Turks fear Kurds will set up State

US SOLDIERS began securing oilfields and the airport in the key northern Iraqi city of Kirkuk yesterday as lawlessness and tensions between ethnic groups appeared to be on the rise, and Turkey voiced its concerns about a Kurdish nation on its borders.

Turks fear Kurds will set up State

Kurdish Peshmerga fighters in the city since Thursday, when Iraqi forces fled, have agreed to leave, but a senior Kurdish official said this would only happen when US troops could ensure stability a task that could take days.
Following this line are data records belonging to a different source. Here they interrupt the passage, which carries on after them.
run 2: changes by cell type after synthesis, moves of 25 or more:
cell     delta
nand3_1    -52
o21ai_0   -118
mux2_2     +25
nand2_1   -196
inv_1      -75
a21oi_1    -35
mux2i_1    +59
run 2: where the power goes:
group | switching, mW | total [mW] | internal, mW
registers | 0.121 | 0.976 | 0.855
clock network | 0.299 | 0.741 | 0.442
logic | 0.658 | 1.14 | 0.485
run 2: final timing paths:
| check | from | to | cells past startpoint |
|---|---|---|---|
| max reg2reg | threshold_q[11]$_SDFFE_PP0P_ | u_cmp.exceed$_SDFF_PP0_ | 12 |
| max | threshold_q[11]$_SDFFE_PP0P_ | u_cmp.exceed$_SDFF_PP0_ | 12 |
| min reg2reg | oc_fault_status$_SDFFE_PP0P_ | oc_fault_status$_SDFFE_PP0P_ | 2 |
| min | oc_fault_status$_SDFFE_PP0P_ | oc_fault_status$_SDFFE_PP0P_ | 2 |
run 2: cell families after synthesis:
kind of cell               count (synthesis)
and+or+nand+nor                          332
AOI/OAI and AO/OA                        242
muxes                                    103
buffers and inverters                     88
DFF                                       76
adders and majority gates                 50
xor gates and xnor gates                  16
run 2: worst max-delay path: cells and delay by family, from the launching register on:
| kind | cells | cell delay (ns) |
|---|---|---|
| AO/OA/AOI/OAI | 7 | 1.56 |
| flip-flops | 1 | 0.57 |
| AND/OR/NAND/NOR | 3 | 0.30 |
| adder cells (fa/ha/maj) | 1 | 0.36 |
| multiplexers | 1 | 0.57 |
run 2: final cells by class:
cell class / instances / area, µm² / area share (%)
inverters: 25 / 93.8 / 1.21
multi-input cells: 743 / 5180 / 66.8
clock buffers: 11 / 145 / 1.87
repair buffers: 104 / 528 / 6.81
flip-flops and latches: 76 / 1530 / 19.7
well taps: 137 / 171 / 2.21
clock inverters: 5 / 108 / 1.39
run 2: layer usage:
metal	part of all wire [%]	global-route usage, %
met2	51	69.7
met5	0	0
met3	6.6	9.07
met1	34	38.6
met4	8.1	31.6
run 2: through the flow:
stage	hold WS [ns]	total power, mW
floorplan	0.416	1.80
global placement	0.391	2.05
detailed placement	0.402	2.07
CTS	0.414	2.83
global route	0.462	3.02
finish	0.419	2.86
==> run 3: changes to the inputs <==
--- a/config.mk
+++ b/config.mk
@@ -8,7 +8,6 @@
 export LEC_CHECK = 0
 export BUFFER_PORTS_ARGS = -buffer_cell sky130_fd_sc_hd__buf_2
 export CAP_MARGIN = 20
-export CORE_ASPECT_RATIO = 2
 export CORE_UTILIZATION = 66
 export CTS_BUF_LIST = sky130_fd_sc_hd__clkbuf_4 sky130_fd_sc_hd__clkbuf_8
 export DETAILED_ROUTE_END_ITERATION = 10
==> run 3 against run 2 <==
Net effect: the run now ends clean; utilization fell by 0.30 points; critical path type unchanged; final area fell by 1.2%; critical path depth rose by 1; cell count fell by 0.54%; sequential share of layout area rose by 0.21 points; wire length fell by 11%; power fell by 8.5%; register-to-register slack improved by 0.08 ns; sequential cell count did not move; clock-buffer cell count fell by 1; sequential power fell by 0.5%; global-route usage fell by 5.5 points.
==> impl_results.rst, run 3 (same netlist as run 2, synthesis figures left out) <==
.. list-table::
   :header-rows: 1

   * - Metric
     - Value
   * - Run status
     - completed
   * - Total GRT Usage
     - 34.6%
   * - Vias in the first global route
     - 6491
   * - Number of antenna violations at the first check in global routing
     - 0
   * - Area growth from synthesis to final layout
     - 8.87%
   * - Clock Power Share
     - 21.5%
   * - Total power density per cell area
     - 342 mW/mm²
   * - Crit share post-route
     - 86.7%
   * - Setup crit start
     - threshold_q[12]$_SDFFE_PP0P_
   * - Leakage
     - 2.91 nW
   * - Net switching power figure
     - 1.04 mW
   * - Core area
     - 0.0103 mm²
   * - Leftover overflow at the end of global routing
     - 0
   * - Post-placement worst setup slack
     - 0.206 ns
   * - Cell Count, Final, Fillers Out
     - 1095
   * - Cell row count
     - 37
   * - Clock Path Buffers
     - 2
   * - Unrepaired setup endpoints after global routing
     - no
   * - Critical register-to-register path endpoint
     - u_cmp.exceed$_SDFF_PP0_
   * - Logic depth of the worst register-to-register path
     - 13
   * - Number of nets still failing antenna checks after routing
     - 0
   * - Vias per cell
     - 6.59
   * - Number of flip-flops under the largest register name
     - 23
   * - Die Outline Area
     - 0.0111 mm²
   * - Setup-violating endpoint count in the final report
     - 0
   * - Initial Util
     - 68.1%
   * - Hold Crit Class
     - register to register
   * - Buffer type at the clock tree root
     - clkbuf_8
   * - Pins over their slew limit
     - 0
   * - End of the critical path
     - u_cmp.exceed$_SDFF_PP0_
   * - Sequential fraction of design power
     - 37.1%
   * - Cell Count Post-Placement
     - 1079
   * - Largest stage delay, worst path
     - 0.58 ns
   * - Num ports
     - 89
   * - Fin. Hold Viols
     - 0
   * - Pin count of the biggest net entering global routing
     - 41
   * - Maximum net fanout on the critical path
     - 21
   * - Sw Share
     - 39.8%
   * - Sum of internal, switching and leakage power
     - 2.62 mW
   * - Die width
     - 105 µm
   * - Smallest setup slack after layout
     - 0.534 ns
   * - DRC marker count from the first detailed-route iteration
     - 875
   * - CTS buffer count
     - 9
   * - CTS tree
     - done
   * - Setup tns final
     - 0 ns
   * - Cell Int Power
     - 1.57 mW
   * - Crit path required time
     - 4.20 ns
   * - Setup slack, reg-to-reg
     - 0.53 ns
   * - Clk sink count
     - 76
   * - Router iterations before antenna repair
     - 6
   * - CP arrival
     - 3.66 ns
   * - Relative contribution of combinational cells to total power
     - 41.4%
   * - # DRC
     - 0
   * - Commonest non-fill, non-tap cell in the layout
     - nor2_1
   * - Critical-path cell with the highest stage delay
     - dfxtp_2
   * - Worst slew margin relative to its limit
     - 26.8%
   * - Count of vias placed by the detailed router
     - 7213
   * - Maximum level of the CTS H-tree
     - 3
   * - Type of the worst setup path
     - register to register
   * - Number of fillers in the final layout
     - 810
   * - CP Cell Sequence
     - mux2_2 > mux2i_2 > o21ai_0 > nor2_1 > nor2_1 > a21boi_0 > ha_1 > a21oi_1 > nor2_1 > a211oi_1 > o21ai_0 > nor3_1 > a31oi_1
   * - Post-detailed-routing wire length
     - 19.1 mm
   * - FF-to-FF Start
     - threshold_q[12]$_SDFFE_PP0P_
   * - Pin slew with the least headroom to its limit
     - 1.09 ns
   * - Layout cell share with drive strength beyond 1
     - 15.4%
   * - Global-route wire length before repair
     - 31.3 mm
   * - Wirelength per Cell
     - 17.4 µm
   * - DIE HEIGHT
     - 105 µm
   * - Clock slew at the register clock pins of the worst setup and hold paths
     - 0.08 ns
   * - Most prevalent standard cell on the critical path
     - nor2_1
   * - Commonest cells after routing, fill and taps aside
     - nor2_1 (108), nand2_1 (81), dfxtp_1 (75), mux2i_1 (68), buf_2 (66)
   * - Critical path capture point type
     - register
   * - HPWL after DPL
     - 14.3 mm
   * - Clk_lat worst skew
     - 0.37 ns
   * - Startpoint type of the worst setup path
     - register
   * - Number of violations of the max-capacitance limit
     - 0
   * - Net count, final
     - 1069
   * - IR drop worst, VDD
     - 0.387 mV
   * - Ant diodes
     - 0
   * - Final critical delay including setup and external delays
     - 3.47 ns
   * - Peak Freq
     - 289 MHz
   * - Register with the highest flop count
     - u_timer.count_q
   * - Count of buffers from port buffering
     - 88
==> config.mk <==
export PLATFORM = sky130hd
export DESIGN_NAME = apcc_top
export DESIGN_NICKNAME = d
export VERILOG_FILES = /design/src/rtl/apcc_pkg.sv /design/src/rtl/apcc_top.sv
export VERILOG_INCLUDE_DIRS = /design/src /design/src/rtl
export SDC_FILE = /design/constraint.sdc
export NUM_CORES = 1
export LEC_CHECK = 0
export BUFFER_PORTS_ARGS = -buffer_cell sky130_fd_sc_hd__buf_4
export CORE_AREA = 8 8 100 102
export CTS_CLUSTER_SIZE = 30
export DETAILED_ROUTE_END_ITERATION = 8
export DIE_AREA = 0 0 108 110
export GPL_TIMING_DRIVEN = 0
export PLACE_DENSITY_LB_ADDON = 0.15
export RECOVER_POWER = 100
export SLEW_MARGIN = 25
export SYNTH_ARGS = -nofsm -noshare
export SYNTH_HDL_FRONTEND = slang
export SYNTH_SLANG_ARGS = --single-unit
==> constraint.sdc <==
create_clock -name CLK -period 2.05 [get_ports CLK]
set_input_delay 0.205 -clock CLK [delete_from_list [all_inputs] [get_ports CLK]]
set_output_delay 0.205 -clock CLK [all_outputs]
set_load 0.05 [all_outputs]
==> src/rtl/apcc_regs.svh <==
// constants for the parallel conversion control block
`ifndef APCC_REGS_SVH
`define APCC_REGS_SVH
// ------------------------------------------------
// control byte field positions
// ------------------------------------------------
`define APCC_PD_HI_BIT      7
`define APCC_PD_LO_BIT      6
`define APCC_ACQ_BIT        5
`define APCC_INTYPE_BIT     4
`define APCC_POL_BIT        3
`define APCC_CHAN_MSB       2
`define APCC_CHAN_LSB       0
// ------------------------------------------------
// power field codes and reset values
// ------------------------------------------------
`define APCC_PD_SHUTDOWN    2'h0
`define APCC_PD_STANDBY     2'h1
`define APCC_PD_INT_CLK     2'h2
`define APCC_PD_EXT_CLK     2'h3
`define APCC_CTRL_RESET     8'hc0
// ------------------------------------------------
// timing
// ------------------------------------------------
`define APCC_CONV_CYCLES    13
`define APCC_ACQ_EXT_CYCLES 3
`define APCC_ACQ_INT_NS     1000
`define APCC_POR_US         10
`define APCC_CLK_NS         20
`define APCC_INT_CONV_NS    3600
`endif

==> src/rtl/apcc_pkg.sv <==
// types for the parallel conversion control block
package apcc_pkg;
    typedef enum logic [2:0] {
        APCC_POR,
        APCC_IDLE,
        APCC_ACQ_INT,
        APCC_ACQ_EXT,
        APCC_CONV
    } apcc_state_t;

    typedef struct packed {
        logic [1:0] power_state;
        logic       acquisition_timing_select;
        logic       input_type_select;
        logic       polarity_select;
        logic [2:0] channel_sel;
    } apcc_ctrl_t;

    typedef struct packed {
        logic [11:0] result;
        logic        valid;
    } apcc_sample_t;
endpackage
===== config.mk =====
export PLATFORM = sky130hd
export DESIGN_NAME = stack_machine_control_ops
export DESIGN_NICKNAME = d
export VERILOG_FILES = /design/src/smc_pkg.sv /design/src/stack_machine_control_ops.sv
export VERILOG_INCLUDE_DIRS = /design/src
export SDC_FILE = /design/constraint.sdc
export NUM_CORES = 1
export LEC_CHECK = 0
export BUFFER_PORTS_ARGS = -buffer_cell sky130_fd_sc_hd__buf_2
export CAP_MARGIN = 5
export CORE_MARGIN = 2
export CORE_UTILIZATION = 40
export DETAILED_ROUTE_END_ITERATION = 8
export MAX_ROUTING_LAYER = met4
export PLACE_DENSITY = 0.68
export RECOVER_POWER = 25
export SLEW_MARGIN = 5
export SYNTH_ARGS = -nofsm -noshare
export SYNTH_HDL_FRONTEND = slang
export SYNTH_SLANG_ARGS = --single-unit

===== constraint.sdc =====
create_clock -name clk_sys -period 3 [get_ports clk_sys]
set_input_delay 0.6 -clock clk_sys [delete_from_list [all_inputs] [get_ports clk_sys]]
set_output_delay 0.6 -clock clk_sys [all_outputs]
set_load 0.005 [all_outputs]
"Peshmerga from outside the city will go out as soon as there are sufficient numbers of US military personnel," said Barham Saleh, prime minister of one of two main factions controlling the Kurd-majority enclave in northern Iraq. More and more American troops are coming in."

But, by yesterday evening, they were only in evidence in strength at an oilfield outside the city and at the airport. About 20 US troops secured Kirkuk's huge oilfields and a further 50-60 picked their way carefully across the grounds of a military airbase.

But their presence on the streets of the city was minimal, and thousands of soldiers may be needed to keep the peace in the ethnically-diverse city of 700,000.

Turkey expressed alarm at the chaotic entry of hundreds of Peshmerga into Kirkuk, fearing Iraqi Kurds could use the city's wealth to finance an independent State and stimulate separatist demands among its own Kurdish minority.

Many people in the city are clearly nervous at having Kurds providing security. Arabs in particular are fearful of reprisals from those Kurds forced to flee the city by Saddam's often brutal policy of Arabisation.

Dilman Jamal, a young doctor at the hospital, said it was unstaffed when he arrived from the nearby city of Arbil.

"All the doctors were Arabs and they have all fled, fearing the Kurds will mistreat them," he said.